(Data provided begins)
This design comes from an exercise in tuning for small area and a short achievable clock period on the open sky130 flow, not from production work.
In this exercise RTL edits were held to simulation tests only and were not proved equivalent to the original.
Power and IR drop assume default switching activity.

### design.v
module mem_ack_responder (
    input  logic        CLK,
    input  logic        RESET,
    input  logic        MR,
    input  logic        MW,
    input  logic [5:0]  ADDR,
    input  logic [31:0] DIN,
    input  logic [3:0]  BE,
    output logic [31:0] DOUT,
    output logic        ACK_N,
    output logic [1:0]  STATE
);
    logic [1:0]  st_q;      
    logic        lat2_q;    
    logic        busy_q;    
    logic        ack_q;     
    logic [31:0] dout_q;
    logic [63:0] sel_n_q;   
    logic [31:0] din_q;
    logic [3:0]  be_q;
    logic        wr_q;
    logic        wcommit_n_q;  
    logic [31:0] mem_q [64];
    logic [31:0] rdata_q;
    logic req, idle, fire;
    assign req  = MR | MW;
    assign idle = !busy_q;
    assign fire = lat2_q & req;
    always_ff @(posedge CLK or posedge RESET) begin
        if (RESET) begin
            st_q    <= 2'd0;
            lat2_q  <= 1'b0;
            busy_q  <= 1'b0;
            ack_q   <= 1'b0;
        end else begin
            lat2_q  <= 1'b0;
            busy_q  <= req || (st_q == 2'd2);
            ack_q   <= 1'b0;
            case (st_q)
                2'd0: if (req) st_q <= 2'd1;
                2'd1: begin
                    if (!req) st_q <= 2'd0;
                    else if (lat2_q) begin
                        st_q    <= 2'd2;
                        ack_q   <= 1'b1;
                    end else lat2_q <= 1'b1;
                end
                2'd2: st_q <= 2'd3;
                default: if (!req) st_q <= 2'd0;
            endcase
        end
    end
    always_ff @(posedge CLK) begin
        if (idle) begin
            for (int w = 0; w < 64; w++) sel_n_q[w] <= (ADDR != 6'(w));
            din_q <= DIN;
            be_q  <= BE;
            wr_q  <= MW;
        end
    end
    logic [31:0] rdata;
    always_comb begin
        rdata = '1;
        for (int w = 0; w < 64; w++) rdata = rdata & (mem_q[w] | {32{sel_n_q[w]}});
    end
    always_ff @(posedge CLK) rdata_q <= rdata;
    always_ff @(posedge CLK) wcommit_n_q <= !(fire && wr_q);
    logic [31:0] wdata;
    always_comb begin
        for (int b = 0; b < 4; b++)
            wdata[b*8 +: 8] = be_q[b] ? din_q[b*8 +: 8] : rdata_q[b*8 +: 8];
    end
    always_ff @(posedge CLK) begin
        for (int w = 0; w < 64; w++) begin
            if (!(sel_n_q[w] || wcommit_n_q)) mem_q[w] <= wdata;
        end
    end
    always_ff @(posedge CLK or posedge RESET) begin
        if (RESET) dout_q <= '0;
        else if (fire && !wr_q) dout_q <= rdata_q;
    end
    assign DOUT  = dout_q;
    assign ACK_N = !ack_q;
    assign STATE = st_q;
endmodule
### run.sh
#!/bin/bash
# synth_recipe.tcl (not shown) runs the flow's synth.tcl, then flattens the netlist and writes it again
# the make line also repeats each setting of config.mk as NAME=value (left out here)
make -C /OpenROAD-flow-scripts/flow DESIGN_CONFIG=/design/flow/config.mk WORK_HOME=/design/flow/orfs CLKGATE_MAP_FILE= SYNTH_SCRIPT=/design/flow/synth_recipe.tcl finish
### config.mk
export PLATFORM = sky130hd
export DESIGN_NAME = mem_ack_responder
export DESIGN_NICKNAME = mem_ack_responder
export VERILOG_FILES = /design/flow/design.v
export SDC_FILE = /design/flow/constraint.sdc
export NUM_CORES = 4
export LEC_CHECK = 0
export CAP_MARGIN = 20
export CORE_MARGIN = 2
export CORE_UTILIZATION = 65
export CTS_CLUSTER_DIAMETER = 80
export CTS_CLUSTER_SIZE = 30
export PLACE_DENSITY = 0.8
export SETUP_SLACK_MARGIN = 2.7
export SLEW_MARGIN = 20
### constraint.sdc
create_clock -name core_clock -period 5.0 [get_ports {CLK}]
set_input_delay 1.0000 -clock core_clock [delete_from_list [all_inputs] [get_ports {CLK}]]
set_output_delay 1.0000 -clock core_clock [all_outputs]
set_load 0.01 [all_outputs]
(Data provided ends)
* Task directions
Without leaving anything out, output all of the data above exactly.

* Solution to this exercise
This design comes from an exercise in tuning for small area and a short achievable clock period on the open sky130 flow, not from production work.
In this exercise RTL edits were held to simulation tests only and were not proved equivalent to the original.
Power and IR drop assume default switching activity.

### design.v
module mem_ack_responder (
    input  logic        CLK,
    input  logic        RESET,
    input  logic        MR,
    input  logic        MW,
    input  logic [5:0]  ADDR,
    input  logic [31:0] DIN,
    input  logic [3:0]  BE,
    output logic [31:0] DOUT,
    output logic        ACK_N,
    output logic [1:0]  STATE
);
    logic [1:0]  st_q;      
    logic        lat2_q;    
    logic        busy_q;    
    logic        ack_q;     
    logic [31:0] dout_q;
    logic [63:0] sel_n_q;   
    logic [31:0] din_q;
    logic [3:0]  be_q;
    logic        wr_q;
    logic        wcommit_n_q;  
    logic [31:0] mem_q [64];
    logic [31:0] rdata_q;
    logic req, idle, fire;
    assign req  = MR | MW;
    assign idle = !busy_q;
    assign fire = lat2_q & req;
    always_ff @(posedge CLK or posedge RESET) begin
        if (RESET) begin
            st_q    <= 2'd0;
            lat2_q  <= 1'b0;
            busy_q  <= 1'b0;
            ack_q   <= 1'b0;
        end else begin
            lat2_q  <= 1'b0;
            busy_q  <= req || (st_q == 2'd2);
            ack_q   <= 1'b0;
            case (st_q)
                2'd0: if (req) st_q <= 2'd1;
                2'd1: begin
                    if (!req) st_q <= 2'd0;
                    else if (lat2_q) begin
                        st_q    <= 2'd2;
                        ack_q   <= 1'b1;
                    end else lat2_q <= 1'b1;
                end
                2'd2: st_q <= 2'd3;
                default: if (!req) st_q <= 2'd0;
            endcase
        end
    end
    always_ff @(posedge CLK) begin
        if (idle) begin
            for (int w = 0; w < 64; w++) sel_n_q[w] <= (ADDR != 6'(w));
            din_q <= DIN;
            be_q  <= BE;
            wr_q  <= MW;
        end
    end
    logic [31:0] rdata;
    always_comb begin
        rdata = '1;
        for (int w = 0; w < 64; w++) rdata = rdata & (mem_q[w] | {32{sel_n_q[w]}});
    end
    always_ff @(posedge CLK) rdata_q <= rdata;
    always_ff @(posedge CLK) wcommit_n_q <= !(fire && wr_q);
    logic [31:0] wdata;
    always_comb begin
        for (int b = 0; b < 4; b++)
            wdata[b*8 +: 8] = be_q[b] ? din_q[b*8 +: 8] : rdata_q[b*8 +: 8];
    end
    always_ff @(posedge CLK) begin
        for (int w = 0; w < 64; w++) begin
            if (!(sel_n_q[w] || wcommit_n_q)) mem_q[w] <= wdata;
        end
    end
    always_ff @(posedge CLK or posedge RESET) begin
        if (RESET) dout_q <= '0;
        else if (fire && !wr_q) dout_q <= rdata_q;
    end
    assign DOUT  = dout_q;
    assign ACK_N = !ack_q;
    assign STATE = st_q;
endmodule
### run.sh
#!/bin/bash
# synth_recipe.tcl (not shown) runs the flow's synth.tcl, then flattens the netlist and writes it again
# the make line also repeats each setting of config.mk as NAME=value (left out here)
make -C /OpenROAD-flow-scripts/flow DESIGN_CONFIG=/design/flow/config.mk WORK_HOME=/design/flow/orfs CLKGATE_MAP_FILE= SYNTH_SCRIPT=/design/flow/synth_recipe.tcl finish
### config.mk
export PLATFORM = sky130hd
export DESIGN_NAME = mem_ack_responder
export DESIGN_NICKNAME = mem_ack_responder
export VERILOG_FILES = /design/flow/design.v
export SDC_FILE = /design/flow/constraint.sdc
export NUM_CORES = 4
export LEC_CHECK = 0
export CAP_MARGIN = 20
export CORE_MARGIN = 2
export CORE_UTILIZATION = 65
export CTS_CLUSTER_DIAMETER = 80
export CTS_CLUSTER_SIZE = 30
export PLACE_DENSITY = 0.8
export SETUP_SLACK_MARGIN = 2.7
export SLEW_MARGIN = 20
### constraint.sdc
create_clock -name core_clock -period 5.0 [get_ports {CLK}]
set_input_delay 1.0000 -clock core_clock [delete_from_list [all_inputs] [get_ports {CLK}]]
set_output_delay 1.0000 -clock core_clock [all_outputs]
set_load 0.01 [all_outputs]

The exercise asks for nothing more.